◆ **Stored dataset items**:
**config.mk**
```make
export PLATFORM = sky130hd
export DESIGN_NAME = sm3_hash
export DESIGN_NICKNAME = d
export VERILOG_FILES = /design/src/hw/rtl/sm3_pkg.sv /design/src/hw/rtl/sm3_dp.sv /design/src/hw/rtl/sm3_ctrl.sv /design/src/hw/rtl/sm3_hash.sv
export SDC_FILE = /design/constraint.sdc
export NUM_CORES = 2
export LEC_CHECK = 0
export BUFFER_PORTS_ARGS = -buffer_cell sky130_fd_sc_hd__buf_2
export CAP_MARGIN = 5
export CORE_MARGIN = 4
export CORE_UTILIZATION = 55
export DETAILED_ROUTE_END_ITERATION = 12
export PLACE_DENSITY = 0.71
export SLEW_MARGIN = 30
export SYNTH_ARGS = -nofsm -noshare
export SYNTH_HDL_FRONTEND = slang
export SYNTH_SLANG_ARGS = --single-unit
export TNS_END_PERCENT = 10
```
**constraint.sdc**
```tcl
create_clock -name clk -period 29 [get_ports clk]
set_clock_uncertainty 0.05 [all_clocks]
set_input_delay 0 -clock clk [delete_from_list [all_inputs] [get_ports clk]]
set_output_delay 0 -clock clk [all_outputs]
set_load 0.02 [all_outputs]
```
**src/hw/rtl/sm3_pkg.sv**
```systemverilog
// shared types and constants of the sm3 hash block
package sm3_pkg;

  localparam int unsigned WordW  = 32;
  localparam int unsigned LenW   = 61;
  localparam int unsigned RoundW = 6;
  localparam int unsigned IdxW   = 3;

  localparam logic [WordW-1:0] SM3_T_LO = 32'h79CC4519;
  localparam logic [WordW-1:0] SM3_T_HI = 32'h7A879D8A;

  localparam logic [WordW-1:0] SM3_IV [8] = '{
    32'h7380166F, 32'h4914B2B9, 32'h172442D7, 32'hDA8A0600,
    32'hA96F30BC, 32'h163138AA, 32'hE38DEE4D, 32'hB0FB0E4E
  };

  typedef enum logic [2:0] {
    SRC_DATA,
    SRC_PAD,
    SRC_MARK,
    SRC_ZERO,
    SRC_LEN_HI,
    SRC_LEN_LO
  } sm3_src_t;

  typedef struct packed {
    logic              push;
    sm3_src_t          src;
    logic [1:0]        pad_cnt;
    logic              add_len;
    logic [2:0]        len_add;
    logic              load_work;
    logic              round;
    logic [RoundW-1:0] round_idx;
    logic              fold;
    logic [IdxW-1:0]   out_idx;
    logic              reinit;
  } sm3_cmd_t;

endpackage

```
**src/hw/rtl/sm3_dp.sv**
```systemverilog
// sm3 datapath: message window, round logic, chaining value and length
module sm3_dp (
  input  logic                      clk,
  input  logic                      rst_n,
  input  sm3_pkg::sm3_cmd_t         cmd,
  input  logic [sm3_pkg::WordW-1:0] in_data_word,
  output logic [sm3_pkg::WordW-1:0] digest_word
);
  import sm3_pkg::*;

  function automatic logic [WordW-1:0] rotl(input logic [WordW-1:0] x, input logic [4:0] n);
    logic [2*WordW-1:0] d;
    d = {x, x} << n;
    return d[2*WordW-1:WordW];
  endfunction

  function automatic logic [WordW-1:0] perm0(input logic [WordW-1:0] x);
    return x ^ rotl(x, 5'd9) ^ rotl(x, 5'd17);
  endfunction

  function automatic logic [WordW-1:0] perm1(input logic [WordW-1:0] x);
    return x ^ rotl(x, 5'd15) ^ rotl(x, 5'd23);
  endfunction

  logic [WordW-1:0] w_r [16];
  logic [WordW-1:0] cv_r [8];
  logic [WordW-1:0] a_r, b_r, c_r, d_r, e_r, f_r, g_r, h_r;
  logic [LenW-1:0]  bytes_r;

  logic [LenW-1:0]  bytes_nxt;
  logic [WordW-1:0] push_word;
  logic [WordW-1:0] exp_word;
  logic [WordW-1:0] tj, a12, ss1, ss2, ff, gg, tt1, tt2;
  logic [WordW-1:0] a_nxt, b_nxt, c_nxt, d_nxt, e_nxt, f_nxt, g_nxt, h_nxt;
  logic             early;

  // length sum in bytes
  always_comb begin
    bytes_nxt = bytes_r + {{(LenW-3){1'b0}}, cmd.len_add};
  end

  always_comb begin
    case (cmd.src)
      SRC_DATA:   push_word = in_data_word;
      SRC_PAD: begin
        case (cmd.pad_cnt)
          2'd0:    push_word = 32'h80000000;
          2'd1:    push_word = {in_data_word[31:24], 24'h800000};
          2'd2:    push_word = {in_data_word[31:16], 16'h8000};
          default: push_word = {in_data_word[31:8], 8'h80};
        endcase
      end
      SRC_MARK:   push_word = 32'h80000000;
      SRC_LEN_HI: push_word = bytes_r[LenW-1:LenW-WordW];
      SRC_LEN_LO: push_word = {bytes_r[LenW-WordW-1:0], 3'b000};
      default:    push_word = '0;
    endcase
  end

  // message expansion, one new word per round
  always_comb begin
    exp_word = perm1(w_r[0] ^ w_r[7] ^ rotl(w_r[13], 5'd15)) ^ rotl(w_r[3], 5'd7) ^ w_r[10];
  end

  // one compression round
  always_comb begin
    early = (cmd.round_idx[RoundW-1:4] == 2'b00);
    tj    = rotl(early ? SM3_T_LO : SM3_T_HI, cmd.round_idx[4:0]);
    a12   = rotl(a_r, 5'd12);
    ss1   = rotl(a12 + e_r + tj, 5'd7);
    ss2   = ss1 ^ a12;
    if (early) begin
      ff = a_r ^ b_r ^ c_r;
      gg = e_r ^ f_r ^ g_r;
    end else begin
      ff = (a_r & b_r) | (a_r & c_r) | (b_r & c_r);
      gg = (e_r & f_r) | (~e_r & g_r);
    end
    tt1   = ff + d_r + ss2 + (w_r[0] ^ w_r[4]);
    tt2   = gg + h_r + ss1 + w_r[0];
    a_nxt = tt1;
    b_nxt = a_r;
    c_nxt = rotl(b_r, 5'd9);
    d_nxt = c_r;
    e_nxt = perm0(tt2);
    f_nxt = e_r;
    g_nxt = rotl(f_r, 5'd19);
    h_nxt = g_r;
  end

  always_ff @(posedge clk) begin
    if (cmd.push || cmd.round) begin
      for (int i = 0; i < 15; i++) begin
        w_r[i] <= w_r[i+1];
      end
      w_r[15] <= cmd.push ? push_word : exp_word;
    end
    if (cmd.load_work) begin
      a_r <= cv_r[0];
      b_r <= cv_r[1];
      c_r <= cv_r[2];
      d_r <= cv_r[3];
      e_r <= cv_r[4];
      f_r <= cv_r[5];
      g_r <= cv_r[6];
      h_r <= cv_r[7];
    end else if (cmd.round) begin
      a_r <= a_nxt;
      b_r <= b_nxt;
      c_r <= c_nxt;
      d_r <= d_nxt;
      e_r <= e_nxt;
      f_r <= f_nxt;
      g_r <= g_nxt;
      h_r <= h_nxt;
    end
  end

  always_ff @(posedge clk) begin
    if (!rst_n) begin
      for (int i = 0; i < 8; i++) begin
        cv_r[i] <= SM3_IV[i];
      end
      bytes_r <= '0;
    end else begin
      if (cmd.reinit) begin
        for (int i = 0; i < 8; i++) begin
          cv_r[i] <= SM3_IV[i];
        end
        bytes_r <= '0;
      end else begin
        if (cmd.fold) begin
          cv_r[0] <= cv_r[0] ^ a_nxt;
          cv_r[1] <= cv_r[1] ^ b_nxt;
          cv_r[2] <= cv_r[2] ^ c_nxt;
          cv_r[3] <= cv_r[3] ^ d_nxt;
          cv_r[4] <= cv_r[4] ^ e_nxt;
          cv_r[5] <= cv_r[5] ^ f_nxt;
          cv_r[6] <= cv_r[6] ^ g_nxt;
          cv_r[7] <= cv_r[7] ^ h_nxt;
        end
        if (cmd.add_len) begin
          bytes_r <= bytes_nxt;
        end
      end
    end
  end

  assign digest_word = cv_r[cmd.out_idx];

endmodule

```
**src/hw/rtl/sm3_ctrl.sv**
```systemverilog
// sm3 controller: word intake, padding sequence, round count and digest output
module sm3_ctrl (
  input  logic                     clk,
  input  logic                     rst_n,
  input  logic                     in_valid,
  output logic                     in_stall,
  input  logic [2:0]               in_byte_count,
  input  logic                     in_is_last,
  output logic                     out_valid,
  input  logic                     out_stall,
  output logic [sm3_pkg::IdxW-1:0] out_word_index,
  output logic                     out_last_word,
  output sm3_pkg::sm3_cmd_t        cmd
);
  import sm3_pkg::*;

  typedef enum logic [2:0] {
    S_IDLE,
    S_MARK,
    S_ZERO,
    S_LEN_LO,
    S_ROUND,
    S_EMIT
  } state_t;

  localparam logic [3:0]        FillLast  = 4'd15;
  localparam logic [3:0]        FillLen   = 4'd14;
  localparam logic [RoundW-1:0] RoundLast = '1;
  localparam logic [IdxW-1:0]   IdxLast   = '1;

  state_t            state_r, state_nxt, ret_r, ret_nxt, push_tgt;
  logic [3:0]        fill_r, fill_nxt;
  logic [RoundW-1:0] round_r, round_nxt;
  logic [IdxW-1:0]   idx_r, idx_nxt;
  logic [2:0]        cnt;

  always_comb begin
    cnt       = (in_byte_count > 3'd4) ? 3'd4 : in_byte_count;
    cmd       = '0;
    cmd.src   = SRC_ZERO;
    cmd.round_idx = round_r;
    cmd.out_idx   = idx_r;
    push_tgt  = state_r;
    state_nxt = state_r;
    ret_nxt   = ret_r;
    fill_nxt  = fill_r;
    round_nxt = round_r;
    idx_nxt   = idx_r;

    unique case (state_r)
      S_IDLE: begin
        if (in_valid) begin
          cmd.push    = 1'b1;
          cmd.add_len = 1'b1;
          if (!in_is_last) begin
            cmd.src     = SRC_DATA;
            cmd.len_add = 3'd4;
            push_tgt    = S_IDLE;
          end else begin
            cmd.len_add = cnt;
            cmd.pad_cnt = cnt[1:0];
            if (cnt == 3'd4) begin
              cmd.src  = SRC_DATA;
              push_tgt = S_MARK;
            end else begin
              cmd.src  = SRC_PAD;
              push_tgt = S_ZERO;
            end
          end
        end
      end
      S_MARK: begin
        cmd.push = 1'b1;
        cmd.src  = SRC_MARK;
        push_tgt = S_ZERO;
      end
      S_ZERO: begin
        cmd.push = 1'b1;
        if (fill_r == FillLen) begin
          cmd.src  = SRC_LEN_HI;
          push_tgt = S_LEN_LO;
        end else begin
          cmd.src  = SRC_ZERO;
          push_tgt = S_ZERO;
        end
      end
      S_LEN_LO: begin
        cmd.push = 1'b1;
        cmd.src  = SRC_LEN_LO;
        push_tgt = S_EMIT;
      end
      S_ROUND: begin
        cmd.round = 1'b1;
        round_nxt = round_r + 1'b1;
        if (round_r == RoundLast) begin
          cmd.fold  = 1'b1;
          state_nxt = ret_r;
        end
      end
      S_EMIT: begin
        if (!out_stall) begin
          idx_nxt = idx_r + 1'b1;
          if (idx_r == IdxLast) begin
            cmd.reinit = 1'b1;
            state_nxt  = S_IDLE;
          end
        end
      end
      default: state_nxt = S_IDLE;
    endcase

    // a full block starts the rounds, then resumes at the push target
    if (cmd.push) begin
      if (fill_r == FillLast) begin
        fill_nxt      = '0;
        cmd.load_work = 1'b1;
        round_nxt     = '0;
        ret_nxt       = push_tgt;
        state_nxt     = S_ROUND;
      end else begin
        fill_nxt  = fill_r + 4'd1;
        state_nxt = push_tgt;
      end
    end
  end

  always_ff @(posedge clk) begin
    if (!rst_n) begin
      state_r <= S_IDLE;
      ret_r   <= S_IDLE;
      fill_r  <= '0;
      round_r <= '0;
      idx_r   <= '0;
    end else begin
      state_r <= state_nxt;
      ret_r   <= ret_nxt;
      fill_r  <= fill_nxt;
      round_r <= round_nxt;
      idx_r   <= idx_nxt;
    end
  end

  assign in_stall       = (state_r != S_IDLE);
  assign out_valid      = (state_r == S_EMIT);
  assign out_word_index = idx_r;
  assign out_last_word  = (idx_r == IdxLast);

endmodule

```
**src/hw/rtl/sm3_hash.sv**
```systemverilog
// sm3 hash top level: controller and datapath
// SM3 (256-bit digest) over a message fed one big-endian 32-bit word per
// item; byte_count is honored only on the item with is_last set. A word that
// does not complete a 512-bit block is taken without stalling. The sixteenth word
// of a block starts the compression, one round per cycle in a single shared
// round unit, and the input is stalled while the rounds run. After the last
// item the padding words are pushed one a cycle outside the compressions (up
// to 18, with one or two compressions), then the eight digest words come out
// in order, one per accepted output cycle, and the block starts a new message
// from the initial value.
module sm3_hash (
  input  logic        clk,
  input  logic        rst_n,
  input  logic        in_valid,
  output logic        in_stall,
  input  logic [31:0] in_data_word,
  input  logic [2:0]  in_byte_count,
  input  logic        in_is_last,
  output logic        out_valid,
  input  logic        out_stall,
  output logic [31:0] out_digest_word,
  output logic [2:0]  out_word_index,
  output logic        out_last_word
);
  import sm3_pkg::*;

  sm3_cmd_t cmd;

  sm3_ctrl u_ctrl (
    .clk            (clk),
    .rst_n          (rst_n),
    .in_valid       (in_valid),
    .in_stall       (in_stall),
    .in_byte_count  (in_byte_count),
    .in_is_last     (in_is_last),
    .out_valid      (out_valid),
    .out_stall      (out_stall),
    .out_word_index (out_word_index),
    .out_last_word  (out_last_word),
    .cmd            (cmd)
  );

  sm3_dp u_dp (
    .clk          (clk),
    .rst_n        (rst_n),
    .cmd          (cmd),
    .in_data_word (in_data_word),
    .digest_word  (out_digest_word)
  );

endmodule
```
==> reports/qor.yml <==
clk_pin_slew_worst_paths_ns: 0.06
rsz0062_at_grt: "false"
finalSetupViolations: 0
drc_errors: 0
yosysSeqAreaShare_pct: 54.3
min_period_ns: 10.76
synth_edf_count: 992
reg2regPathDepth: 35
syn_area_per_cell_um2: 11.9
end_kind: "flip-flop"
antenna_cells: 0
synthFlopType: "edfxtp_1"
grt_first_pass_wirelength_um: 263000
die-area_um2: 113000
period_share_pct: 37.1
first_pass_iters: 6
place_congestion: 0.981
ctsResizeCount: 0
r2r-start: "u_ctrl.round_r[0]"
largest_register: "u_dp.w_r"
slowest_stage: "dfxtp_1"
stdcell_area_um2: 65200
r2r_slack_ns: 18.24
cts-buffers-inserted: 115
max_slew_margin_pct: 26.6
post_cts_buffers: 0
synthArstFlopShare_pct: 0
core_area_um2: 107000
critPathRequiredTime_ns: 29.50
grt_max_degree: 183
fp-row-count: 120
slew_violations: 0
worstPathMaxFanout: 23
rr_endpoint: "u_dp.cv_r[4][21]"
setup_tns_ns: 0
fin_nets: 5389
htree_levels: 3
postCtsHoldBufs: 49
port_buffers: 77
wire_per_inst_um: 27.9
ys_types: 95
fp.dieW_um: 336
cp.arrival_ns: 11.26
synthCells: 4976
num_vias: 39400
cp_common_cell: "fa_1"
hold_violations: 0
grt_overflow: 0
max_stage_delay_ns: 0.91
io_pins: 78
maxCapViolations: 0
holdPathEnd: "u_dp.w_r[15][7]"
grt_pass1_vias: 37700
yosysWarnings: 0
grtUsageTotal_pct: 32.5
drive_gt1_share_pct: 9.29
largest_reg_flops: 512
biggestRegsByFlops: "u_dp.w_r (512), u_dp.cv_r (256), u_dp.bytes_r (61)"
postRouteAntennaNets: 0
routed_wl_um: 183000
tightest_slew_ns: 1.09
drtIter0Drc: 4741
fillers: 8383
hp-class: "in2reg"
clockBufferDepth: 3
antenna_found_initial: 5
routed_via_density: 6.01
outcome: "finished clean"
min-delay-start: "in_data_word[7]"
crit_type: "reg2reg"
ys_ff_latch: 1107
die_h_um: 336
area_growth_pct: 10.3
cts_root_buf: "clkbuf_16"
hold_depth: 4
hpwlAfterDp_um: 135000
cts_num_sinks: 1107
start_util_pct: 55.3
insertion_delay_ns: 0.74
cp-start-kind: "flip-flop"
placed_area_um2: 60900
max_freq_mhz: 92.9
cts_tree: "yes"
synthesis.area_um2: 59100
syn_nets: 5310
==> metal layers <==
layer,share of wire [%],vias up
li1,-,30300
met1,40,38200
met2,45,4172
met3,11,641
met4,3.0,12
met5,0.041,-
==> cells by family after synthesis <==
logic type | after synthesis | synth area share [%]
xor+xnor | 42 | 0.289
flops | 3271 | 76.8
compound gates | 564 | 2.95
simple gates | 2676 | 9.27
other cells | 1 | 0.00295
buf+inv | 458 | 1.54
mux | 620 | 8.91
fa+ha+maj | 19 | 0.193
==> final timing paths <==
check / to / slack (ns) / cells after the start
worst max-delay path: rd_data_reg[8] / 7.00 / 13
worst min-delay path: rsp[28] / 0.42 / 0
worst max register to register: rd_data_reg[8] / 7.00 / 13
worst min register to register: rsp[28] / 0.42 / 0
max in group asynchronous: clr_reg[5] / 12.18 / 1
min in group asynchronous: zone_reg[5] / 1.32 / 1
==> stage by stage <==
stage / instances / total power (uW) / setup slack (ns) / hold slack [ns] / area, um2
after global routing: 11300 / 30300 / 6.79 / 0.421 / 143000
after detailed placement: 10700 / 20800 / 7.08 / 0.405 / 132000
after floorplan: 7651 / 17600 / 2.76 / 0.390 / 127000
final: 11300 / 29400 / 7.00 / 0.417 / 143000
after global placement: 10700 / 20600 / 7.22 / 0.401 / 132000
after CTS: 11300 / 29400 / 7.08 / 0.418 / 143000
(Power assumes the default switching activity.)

◆ **ACTION ITEM**:
Go through the records and count the lines that include "group", then give only that number.

◆ **TASK ANSWER**:
2